OK tackles medical home model using health IT
The partnership marks INTEGRIS’ latest effort to adjust to the emerging value-based system of health, which rewards providers commensurate with the quality of care they deliver, according to a news release. To succeed in a value-based environment, the health system’s leaders say they realize they need population health and care management tools that enhance the capabilities offered by their electronic health record.
INTEGRIS’ use of Phytel also will help meet the requirements of a grant from the Center for Medicare and Medicaid Innovation. This federal funding is part of a $20.8 million Health Care Innovation Grant that CMMI announced last June. Provided to a collaborative that includes Phytel, VHA, and TransforMED, the grant will fund a three-year national project involving health care systems, hospitals and provider practices in 15 communities.

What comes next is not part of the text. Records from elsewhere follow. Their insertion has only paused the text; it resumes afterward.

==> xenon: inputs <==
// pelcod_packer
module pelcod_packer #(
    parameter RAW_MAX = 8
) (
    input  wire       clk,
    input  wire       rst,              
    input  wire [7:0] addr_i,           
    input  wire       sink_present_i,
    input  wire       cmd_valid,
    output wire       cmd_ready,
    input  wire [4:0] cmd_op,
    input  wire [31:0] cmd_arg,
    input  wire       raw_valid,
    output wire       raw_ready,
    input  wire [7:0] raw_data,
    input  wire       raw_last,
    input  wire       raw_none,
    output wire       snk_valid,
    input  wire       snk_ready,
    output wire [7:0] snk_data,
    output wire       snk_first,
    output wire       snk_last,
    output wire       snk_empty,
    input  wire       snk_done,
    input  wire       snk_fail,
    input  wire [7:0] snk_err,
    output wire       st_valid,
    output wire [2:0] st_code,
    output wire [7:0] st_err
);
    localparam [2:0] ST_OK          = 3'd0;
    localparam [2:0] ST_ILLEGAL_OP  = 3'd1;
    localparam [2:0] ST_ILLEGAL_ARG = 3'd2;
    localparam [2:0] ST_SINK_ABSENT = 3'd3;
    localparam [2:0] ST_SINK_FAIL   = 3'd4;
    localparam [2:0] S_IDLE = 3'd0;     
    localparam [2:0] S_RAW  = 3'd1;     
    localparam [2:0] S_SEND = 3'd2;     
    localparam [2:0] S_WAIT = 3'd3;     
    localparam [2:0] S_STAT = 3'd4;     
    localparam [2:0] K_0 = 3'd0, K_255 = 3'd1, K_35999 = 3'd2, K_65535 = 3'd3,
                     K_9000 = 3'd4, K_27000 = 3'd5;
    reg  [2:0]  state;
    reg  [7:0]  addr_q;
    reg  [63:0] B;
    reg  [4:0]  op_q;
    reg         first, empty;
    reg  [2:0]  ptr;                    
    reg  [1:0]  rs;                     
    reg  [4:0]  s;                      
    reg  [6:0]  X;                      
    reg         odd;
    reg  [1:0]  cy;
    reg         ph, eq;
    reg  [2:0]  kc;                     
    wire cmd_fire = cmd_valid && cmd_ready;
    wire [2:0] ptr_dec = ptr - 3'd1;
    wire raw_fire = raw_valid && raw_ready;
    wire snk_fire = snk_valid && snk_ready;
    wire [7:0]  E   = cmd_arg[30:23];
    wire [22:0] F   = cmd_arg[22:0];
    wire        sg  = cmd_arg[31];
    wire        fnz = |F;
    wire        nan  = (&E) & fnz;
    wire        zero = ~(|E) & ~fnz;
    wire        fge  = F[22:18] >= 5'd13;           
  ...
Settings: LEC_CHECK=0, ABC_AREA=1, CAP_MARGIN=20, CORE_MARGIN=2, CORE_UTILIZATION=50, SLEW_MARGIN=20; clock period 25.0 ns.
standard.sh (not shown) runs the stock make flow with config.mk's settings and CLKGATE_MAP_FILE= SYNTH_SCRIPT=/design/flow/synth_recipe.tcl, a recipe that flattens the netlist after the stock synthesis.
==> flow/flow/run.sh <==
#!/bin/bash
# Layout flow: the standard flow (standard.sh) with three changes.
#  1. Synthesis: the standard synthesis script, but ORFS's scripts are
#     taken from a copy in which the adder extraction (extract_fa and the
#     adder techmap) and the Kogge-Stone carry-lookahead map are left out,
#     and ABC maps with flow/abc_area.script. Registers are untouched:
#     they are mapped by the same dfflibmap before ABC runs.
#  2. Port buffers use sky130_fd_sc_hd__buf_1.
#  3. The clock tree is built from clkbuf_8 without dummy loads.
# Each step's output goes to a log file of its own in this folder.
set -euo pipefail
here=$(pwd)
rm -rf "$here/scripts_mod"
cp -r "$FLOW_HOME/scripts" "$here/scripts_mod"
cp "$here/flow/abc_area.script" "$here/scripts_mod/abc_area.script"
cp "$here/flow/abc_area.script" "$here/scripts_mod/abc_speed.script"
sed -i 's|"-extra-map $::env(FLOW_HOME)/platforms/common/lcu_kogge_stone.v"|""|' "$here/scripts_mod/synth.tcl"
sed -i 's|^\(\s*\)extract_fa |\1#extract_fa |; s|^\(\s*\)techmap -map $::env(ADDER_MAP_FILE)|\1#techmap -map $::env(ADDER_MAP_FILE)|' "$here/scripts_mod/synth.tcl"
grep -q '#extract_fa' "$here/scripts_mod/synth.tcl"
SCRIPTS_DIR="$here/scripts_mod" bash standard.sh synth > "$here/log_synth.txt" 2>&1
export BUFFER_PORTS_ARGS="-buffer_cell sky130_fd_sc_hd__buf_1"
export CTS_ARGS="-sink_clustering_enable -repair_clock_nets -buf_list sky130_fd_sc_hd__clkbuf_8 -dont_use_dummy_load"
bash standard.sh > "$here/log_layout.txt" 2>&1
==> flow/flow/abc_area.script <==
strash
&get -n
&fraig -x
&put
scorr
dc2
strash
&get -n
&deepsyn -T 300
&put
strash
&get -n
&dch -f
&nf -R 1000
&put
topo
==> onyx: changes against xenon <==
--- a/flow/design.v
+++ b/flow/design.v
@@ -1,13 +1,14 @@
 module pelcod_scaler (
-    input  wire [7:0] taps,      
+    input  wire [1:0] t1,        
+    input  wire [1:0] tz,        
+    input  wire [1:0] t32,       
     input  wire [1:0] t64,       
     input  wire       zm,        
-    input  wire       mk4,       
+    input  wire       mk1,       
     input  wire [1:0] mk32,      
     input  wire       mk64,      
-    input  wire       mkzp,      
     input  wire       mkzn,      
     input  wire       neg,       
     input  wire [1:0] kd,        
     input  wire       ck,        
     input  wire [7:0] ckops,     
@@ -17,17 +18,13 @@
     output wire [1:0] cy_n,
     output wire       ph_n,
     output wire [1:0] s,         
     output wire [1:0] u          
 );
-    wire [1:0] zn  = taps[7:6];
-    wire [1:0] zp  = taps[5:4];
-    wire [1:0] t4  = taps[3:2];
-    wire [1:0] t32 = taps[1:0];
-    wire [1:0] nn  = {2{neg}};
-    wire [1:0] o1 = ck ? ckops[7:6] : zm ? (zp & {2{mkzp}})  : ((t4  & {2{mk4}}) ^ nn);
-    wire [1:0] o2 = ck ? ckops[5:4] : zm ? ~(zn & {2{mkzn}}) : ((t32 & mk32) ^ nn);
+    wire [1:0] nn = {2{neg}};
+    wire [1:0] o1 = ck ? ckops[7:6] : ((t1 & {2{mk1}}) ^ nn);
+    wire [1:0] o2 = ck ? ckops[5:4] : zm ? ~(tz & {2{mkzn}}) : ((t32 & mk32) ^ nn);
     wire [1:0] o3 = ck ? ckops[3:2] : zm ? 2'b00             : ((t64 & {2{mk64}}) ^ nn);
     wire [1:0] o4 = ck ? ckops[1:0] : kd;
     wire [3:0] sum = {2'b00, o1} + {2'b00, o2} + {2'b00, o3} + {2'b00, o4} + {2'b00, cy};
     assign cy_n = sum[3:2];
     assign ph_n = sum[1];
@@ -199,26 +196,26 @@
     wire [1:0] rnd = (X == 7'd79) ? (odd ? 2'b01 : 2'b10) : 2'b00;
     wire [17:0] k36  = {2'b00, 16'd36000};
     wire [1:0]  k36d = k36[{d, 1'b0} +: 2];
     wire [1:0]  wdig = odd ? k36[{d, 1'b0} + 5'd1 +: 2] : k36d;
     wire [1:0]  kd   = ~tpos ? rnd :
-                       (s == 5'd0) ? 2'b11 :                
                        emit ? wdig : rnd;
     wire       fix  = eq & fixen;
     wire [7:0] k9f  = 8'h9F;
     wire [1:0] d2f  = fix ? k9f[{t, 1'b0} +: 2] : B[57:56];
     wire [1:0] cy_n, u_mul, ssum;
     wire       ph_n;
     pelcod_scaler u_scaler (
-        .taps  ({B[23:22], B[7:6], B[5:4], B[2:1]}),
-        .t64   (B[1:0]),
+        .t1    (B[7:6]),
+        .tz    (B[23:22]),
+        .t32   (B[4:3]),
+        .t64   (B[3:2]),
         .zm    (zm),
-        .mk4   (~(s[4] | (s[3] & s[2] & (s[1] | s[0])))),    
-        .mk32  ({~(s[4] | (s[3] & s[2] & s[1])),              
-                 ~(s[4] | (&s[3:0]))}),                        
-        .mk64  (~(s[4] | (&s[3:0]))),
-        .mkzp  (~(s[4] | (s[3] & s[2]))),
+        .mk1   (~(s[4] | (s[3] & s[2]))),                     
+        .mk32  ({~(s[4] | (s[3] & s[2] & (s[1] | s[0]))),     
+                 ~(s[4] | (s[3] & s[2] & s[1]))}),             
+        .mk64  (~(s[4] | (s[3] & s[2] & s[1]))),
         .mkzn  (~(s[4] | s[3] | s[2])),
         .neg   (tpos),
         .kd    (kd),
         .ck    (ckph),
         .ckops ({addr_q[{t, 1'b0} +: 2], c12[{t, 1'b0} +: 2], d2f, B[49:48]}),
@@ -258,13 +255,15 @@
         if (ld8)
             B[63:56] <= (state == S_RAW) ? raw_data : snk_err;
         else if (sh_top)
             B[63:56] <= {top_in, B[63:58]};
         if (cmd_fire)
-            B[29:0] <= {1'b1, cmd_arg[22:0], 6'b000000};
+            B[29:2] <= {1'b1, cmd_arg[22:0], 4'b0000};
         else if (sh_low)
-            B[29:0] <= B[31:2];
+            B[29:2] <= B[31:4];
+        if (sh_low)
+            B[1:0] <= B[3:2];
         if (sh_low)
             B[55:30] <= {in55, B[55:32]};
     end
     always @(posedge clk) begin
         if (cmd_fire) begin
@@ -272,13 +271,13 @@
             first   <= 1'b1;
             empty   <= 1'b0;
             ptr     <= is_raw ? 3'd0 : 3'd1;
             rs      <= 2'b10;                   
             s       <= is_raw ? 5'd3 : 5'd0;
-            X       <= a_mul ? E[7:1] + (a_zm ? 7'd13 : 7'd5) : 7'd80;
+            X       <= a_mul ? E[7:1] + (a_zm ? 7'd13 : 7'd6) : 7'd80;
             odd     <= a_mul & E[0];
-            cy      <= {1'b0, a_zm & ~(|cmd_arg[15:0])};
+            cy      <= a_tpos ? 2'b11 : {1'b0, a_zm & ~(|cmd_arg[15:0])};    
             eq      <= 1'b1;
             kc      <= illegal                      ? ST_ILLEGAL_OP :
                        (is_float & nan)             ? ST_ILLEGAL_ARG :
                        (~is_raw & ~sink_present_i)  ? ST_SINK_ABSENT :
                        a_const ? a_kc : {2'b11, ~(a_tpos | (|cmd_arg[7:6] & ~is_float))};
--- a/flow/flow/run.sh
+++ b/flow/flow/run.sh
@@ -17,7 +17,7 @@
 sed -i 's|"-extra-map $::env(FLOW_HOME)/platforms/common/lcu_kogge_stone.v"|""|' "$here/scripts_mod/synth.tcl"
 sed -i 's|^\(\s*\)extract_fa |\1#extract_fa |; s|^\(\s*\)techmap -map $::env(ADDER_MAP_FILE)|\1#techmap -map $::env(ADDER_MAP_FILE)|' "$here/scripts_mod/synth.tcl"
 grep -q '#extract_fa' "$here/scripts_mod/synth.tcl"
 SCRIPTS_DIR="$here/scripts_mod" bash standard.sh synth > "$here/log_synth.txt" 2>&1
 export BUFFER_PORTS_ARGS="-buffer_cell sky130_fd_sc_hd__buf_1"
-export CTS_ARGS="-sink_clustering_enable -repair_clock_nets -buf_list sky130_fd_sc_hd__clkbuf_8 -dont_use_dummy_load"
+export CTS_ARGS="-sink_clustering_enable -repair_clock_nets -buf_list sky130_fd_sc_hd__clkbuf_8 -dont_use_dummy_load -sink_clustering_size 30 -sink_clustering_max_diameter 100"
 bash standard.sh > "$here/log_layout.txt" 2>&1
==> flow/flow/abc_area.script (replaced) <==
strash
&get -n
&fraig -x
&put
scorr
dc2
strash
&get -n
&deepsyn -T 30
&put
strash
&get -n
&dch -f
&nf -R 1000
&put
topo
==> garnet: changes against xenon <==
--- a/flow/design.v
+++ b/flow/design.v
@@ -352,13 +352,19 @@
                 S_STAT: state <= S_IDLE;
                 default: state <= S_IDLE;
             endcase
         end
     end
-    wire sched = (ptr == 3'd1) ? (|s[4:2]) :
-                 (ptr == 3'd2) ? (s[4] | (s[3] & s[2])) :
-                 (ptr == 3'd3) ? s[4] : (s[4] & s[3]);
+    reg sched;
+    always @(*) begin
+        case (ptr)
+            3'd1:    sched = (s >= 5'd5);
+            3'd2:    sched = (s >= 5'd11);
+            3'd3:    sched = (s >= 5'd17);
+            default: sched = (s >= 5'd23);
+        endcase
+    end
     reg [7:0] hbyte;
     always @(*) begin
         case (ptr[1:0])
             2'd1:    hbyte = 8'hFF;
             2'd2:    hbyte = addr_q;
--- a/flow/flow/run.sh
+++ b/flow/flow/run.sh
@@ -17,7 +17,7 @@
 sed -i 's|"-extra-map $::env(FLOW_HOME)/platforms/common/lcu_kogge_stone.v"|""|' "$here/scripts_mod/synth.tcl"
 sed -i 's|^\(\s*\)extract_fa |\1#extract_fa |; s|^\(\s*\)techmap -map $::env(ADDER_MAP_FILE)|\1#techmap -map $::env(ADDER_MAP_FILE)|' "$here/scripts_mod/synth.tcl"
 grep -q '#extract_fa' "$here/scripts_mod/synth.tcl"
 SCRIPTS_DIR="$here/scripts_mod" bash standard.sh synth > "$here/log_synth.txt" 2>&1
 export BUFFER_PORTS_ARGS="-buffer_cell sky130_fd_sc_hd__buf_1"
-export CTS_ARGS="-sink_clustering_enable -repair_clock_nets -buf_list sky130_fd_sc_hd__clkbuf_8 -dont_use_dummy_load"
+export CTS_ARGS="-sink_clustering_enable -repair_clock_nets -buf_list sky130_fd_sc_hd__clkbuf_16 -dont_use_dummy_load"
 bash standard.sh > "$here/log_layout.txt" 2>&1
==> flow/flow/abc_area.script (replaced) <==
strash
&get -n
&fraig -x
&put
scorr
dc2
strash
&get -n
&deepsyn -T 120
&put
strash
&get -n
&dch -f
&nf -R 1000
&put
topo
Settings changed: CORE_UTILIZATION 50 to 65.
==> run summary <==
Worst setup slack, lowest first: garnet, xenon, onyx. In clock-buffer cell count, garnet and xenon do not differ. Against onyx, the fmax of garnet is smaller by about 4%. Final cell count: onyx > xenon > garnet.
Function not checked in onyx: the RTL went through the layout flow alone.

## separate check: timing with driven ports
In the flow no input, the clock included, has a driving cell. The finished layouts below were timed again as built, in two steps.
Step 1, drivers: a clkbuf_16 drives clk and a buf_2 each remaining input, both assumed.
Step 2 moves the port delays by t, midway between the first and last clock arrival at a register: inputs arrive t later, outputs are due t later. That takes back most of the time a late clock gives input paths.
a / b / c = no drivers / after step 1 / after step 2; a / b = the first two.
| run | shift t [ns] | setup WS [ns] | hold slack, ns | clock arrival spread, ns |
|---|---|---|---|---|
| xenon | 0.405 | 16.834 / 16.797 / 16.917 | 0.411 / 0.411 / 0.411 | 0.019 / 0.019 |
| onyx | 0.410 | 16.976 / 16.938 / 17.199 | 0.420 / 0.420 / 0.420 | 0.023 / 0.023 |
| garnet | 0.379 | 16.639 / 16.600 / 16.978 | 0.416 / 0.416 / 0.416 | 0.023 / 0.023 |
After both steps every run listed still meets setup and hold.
From an optimization exercise on the open Yosys and OpenROAD flow, aimed at small area, a short achievable clock period and few clock cycles per item; shortcuts taken in it are not production practice.
In this exercise RTL edits were held to simulation tests only and were not proved equivalent to the original.

==> flow/design.v <==
module dither_pattern_rom (
    input  wire [3:0]  lvl,
    output reg  [31:0] word
);
    always @(*) begin
        case (lvl)
            4'd0:  word = 32'h00000000;
            4'd1:  word = 32'h00000011;
            4'd2:  word = 32'h00440011;
            4'd3:  word = 32'h00440055;
            4'd4:  word = 32'h00550055;
            4'd5:  word = 32'h00552255;
            4'd6:  word = 32'h88552255;
            4'd7:  word = 32'h8855AA55;
            4'd8:  word = 32'hAA55AA55;
            4'd9:  word = 32'hAA55AA77;
            4'd10: word = 32'hAADDAA77;
            4'd11: word = 32'hAADDAAFF;
            4'd12: word = 32'hAAFFAAFF;
            4'd13: word = 32'hAAFFBBFF;
            4'd14: word = 32'hEEFFBBFF;
            default: word = 32'hFFFFFFFF;
        endcase
    end
endmodule
module palette_index_lut (
    input  wire       high,
    input  wire [7:0] red,
    input  wire [7:0] green,
    input  wire [7:0] blue,
    output wire [3:0] bidx
);
    wire [3:0] base = high ? {1'b1, red[7], green[7], blue[7]}
                           : {1'b0, red[6], green[6], blue[6]};
    wire near_black = (red > 8'd31) && (green > 8'd31) && (blue > 8'd31);
    assign bidx = (!high && base == 4'd0 && near_black) ? 4'h8 : base;
endmodule
module brush_datapath (
    input  wire [7:0]  red,
    input  wire [7:0]  green,
    input  wire [7:0]  blue,
    output wire [31:0] brush0,
    output wire [31:0] brush1,
    output wire [31:0] brush2,
    output wire [31:0] brush3,
    output wire [3:0]  bidx,
    output wire        high
);
    wire [7:0] max_rg = (red > green) ? red : green;
    wire [7:0] v      = (max_rg > blue) ? max_rg : blue;
    assign high = v[7];
    wire [7:0]  v_n  = ~v;
    wire [3:0]  lvl_i = v_n[6:3];
    wire [8:0]  den  = {1'b0, v} + 9'd8;
    wire [11:0] num_b = {blue,  4'b0000};
    wire [11:0] num_g = {green, 4'b0000};
    wire [11:0] num_r = {red,   4'b0000};
    wire [11:0] q_b  = num_b / den;
    wire [11:0] q_g  = num_g / den;
    wire [11:0] q_r  = num_r / den;
    wire [3:0] lvl_b = high ? q_b[3:0] : blue[6:3];
    wire [3:0] lvl_g = high ? q_g[3:0] : green[6:3];
    wire [3:0] lvl_r = high ? q_r[3:0] : red[6:3];
    wire [31:0] rom_b, rom_g, rom_r, rom_i;
    dither_pattern_rom u_rom_b (.lvl(lvl_b), .word(rom_b));
    dither_pattern_rom u_rom_g (.lvl(lvl_g), .word(rom_g));
    dither_pattern_rom u_rom_r (.lvl(lvl_r), .word(rom_r));
    dither_pattern_rom u_rom_i (.lvl(lvl_i), .word(rom_i));
    assign brush0 = rom_b;
    assign brush1 = rom_g;
    assign brush2 = rom_r;
    assign brush3 = high ? ~rom_i : 32'h00000000;
    palette_index_lut u_lut (
        .high(high), .red(red), .green(green), .blue(blue), .bidx(bidx)
    );
endmodule
module pixel_compositor (
    input  wire [31:0] brush0,
    input  wire [31:0] brush1,
    input  wire [31:0] brush2,
    input  wire [31:0] brush3,
    input  wire [1:0]  tx,
    input  wire [1:0]  ty,
    output wire [3:0]  pixel
);
    wire [4:0] n = {ty, 1'b0, tx};
    assign pixel = {brush3[n], brush2[n], brush1[n], brush0[n]};
endmodule
module dither_brush_builder #(
    parameter [15:0] W_BYTES = 16'd80
) (
    input  wire        clk,
    input  wire        rst_n,
    input  wire        cmd_valid,
    output wire        cmd_ready,
    input  wire [63:0] cmd_word,
    input  wire [3:0]  rsel,
    output reg  [31:0] rdata,
    output wire        fb_valid,
    input  wire        fb_ready,
    output reg  [31:0] fb_offset,
    output reg  [2:0]  fb_bit,
    output reg  [3:0]  fb_pixel
);
    localparam [2:0] OP_BUILD  = 3'd0;
    localparam [2:0] OP_PLOT   = 3'd1;
    localparam [2:0] OP_PLOTS  = 3'd2;
    localparam [2:0] OP_SAMPLE = 3'd3;
    localparam [2:0] OP_ROMRD  = 3'd4;
    localparam [2:0] E_NONE        = 3'd0;
    localparam [2:0] E_ILLEGAL_OP  = 3'd1;
    localparam [2:0] E_RSV_NONZERO = 3'd2;
    localparam [2:0] E_NO_BRUSH    = 3'd3;
    localparam [1:0] S_IDLE   = 2'd0;
    localparam [1:0] S_EXEC   = 2'd1;
    localparam [1:0] S_FBWAIT = 2'd2;
    reg [1:0]  phase;
    reg        ready_q;       
    reg [63:0] cmd_q;         
    reg [31:0] brush0_q, brush1_q, brush2_q, brush3_q;
    reg [3:0]  bidx_q;
    reg [3:0]  pix_q;
    reg [31:0] romrd_q;
    reg        bvalid_q, high_q, err_q, pvalid_q, rvalid_q;
    reg [2:0]  ecode_q, lastop_q;
    assign cmd_ready = ready_q;
    assign fb_valid  = (phase == S_FBWAIT);
    wire accept = cmd_valid && ready_q;
    wire [2:0]  op    = cmd_q[2:0];
    wire [4:0]  rsv   = cmd_q[7:3];
    wire [7:0]  c_b   = cmd_q[15:8];
    wire [7:0]  c_g   = cmd_q[23:16];
    wire [7:0]  c_r   = cmd_q[31:24];
    wire [15:0] c_x   = cmd_q[47:32];
    wire [15:0] c_y   = cmd_q[63:48];
    wire [3:0]  c_lvl = cmd_q[11:8];
    reg [2:0] ecode;
    always @(*) begin
        if (op > OP_ROMRD)
            ecode = E_ILLEGAL_OP;
        else if (rsv != 5'd0)
            ecode = E_RSV_NONZERO;
        else if (op == OP_SAMPLE && !bvalid_q)
            ecode = E_NO_BRUSH;
        else
            ecode = E_NONE;
    end
    wire ok = (ecode == E_NONE);
    wire [31:0] nb0, nb1, nb2, nb3;
    wire [3:0]  nbidx;
    wire        nhigh;
    brush_datapath u_build (
        .red(c_r), .green(c_g), .blue(c_b),
        .brush0(nb0), .brush1(nb1), .brush2(nb2), .brush3(nb3),
        .bidx(nbidx), .high(nhigh)
    );
    wire [3:0] new_pix;
    pixel_compositor u_comp_new (
        .brush0(nb0), .brush1(nb1), .brush2(nb2), .brush3(nb3),
        .tx(c_x[1:0]), .ty(c_y[1:0]), .pixel(new_pix)
    );
    wire [3:0] old_pix;
    pixel_compositor u_comp_old (
        .brush0(brush0_q), .brush1(brush1_q), .brush2(brush2_q), .brush3(brush3_q),
        .tx(c_x[1:0]), .ty(c_y[1:0]), .pixel(old_pix)
    );
    wire [31:0] rom_word;
    dither_pattern_rom u_rom_rd (.lvl(c_lvl), .word(rom_word));
    wire [31:0] offset = {16'd0, c_y} * {16'd0, W_BYTES} + {19'd0, c_x[15:3]};
    wire is_build  = (op == OP_BUILD);
    wire is_plot   = (op == OP_PLOT);
    wire is_plots  = (op == OP_PLOTS);
    wire is_sample = (op == OP_SAMPLE);
    wire is_romrd  = (op == OP_ROMRD);
    always @(posedge clk or negedge rst_n) begin
        if (!rst_n) begin
            phase    <= S_IDLE;
            ready_q  <= 1'b0;
            bvalid_q <= 1'b0;
            high_q   <= 1'b0;
            err_q    <= 1'b0;
            ecode_q  <= 3'd0;
            lastop_q <= 3'd0;
            pvalid_q <= 1'b0;
            rvalid_q <= 1'b0;
        end else begin
            case (phase)
                S_IDLE: begin
                    ready_q <= 1'b1;
                    if (accept) begin
                        phase   <= S_EXEC;
                        ready_q <= 1'b0;
                    end
                end
                S_EXEC: begin
                    lastop_q <= op;
                    err_q    <= !ok;
                    ecode_q  <= ecode;
                    if (ok && (is_build || is_plot || is_plots)) begin
                        bvalid_q <= 1'b1;
                        high_q   <= nhigh;
                    end
                    if (ok && (is_sample || is_plot || is_plots))
                        pvalid_q <= 1'b1;
                    if (ok && is_romrd)
                        rvalid_q <= 1'b1;
                    if (ok && (is_plot || is_plots)) begin
                        phase <= S_FBWAIT;
                    end else begin
                        phase   <= S_IDLE;
                        ready_q <= 1'b1;
                    end
                end
                S_FBWAIT: begin
                    if (fb_ready) begin
                        phase   <= S_IDLE;
                        ready_q <= 1'b1;
                    end
                end
                default: phase <= S_IDLE;
            endcase
        end
    end
    always @(posedge clk) begin
        if (accept)
            cmd_q <= cmd_word;
        if (phase == S_EXEC && ok) begin
            if (is_build || is_plot || is_plots) begin
                brush0_q <= nb0;
                brush1_q <= nb1;
                brush2_q <= nb2;
                brush3_q <= nb3;
                bidx_q   <= nbidx;
            end
            if (is_plot)
                pix_q <= new_pix;
            if (is_plots)
                pix_q <= nbidx;
            if (is_sample)
                pix_q <= old_pix;
            if (is_romrd)
                romrd_q <= rom_word;
            if (is_plot || is_plots) begin
                fb_offset <= offset;
                fb_bit    <= c_x[2:0];
                fb_pixel  <= is_plot ? new_pix : nbidx;
            end
        end
    end
    wire [31:0] status = {21'd0, rvalid_q, pvalid_q, lastop_q, ecode_q,
                          err_q, high_q, bvalid_q};
    always @(*) begin
        case (rsel)
            4'd0:    rdata = status;
            4'd1:    rdata = brush0_q;
            4'd2:    rdata = brush1_q;
            4'd3:    rdata = brush2_q;
            4'd4:    rdata = brush3_q;
            4'd5:    rdata = {28'd0, bidx_q};
            4'd6:    rdata = {28'd0, pix_q};
            4'd7:    rdata = romrd_q;
            default: rdata = 32'd0;
        endcase
    end
endmodule
==> flow/run.sh <==
#!/bin/bash
# synth_recipe.tcl (not shown) runs the flow's synth.tcl, then flattens the netlist and writes it again
# the make line also repeats each setting of config.mk as NAME=value (left out here)
make -C /OpenROAD-flow-scripts/flow DESIGN_CONFIG=/design/flow/config.mk WORK_HOME=/design/flow/orfs CLKGATE_MAP_FILE= SYNTH_SCRIPT=/design/flow/synth_recipe.tcl finish
==> flow/config.mk <==
export PLATFORM = sky130hd
export DESIGN_NAME = dither_brush_builder
export DESIGN_NICKNAME = dither_brush_builder
export VERILOG_FILES = /design/flow/design.v
export SDC_FILE = /design/flow/constraint.sdc
export NUM_CORES = 4
export LEC_CHECK = 0
export CAP_MARGIN = 20
export CORE_MARGIN = 2
export CORE_UTILIZATION = 40
export SLEW_MARGIN = 20
==> flow/constraint.sdc <==
create_clock -name core_clock -period 27.0 [get_ports {clk}]
set_input_delay 5.4000 -clock core_clock [delete_from_list [all_inputs] [get_ports {clk}]]
set_output_delay 5.4000 -clock core_clock [all_outputs]
set_load 0.01 [all_outputs]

The CMMI project’s goal is to expand the concept of the PCMH to the “medical neighborhood,” including specialists, and to connect hospitals with physician practices to improve the quality of care and lower health costs, according to INTEGRIS. The health plan’s first step toward that goal will be to create PCMHs in its 22 family care practices in the Oklahoma City area. Five INTEGRIS practices will be included in the program’s initial phase, and INTEGRIS plans to roll out the PCMH model to the other practices in the future via the project.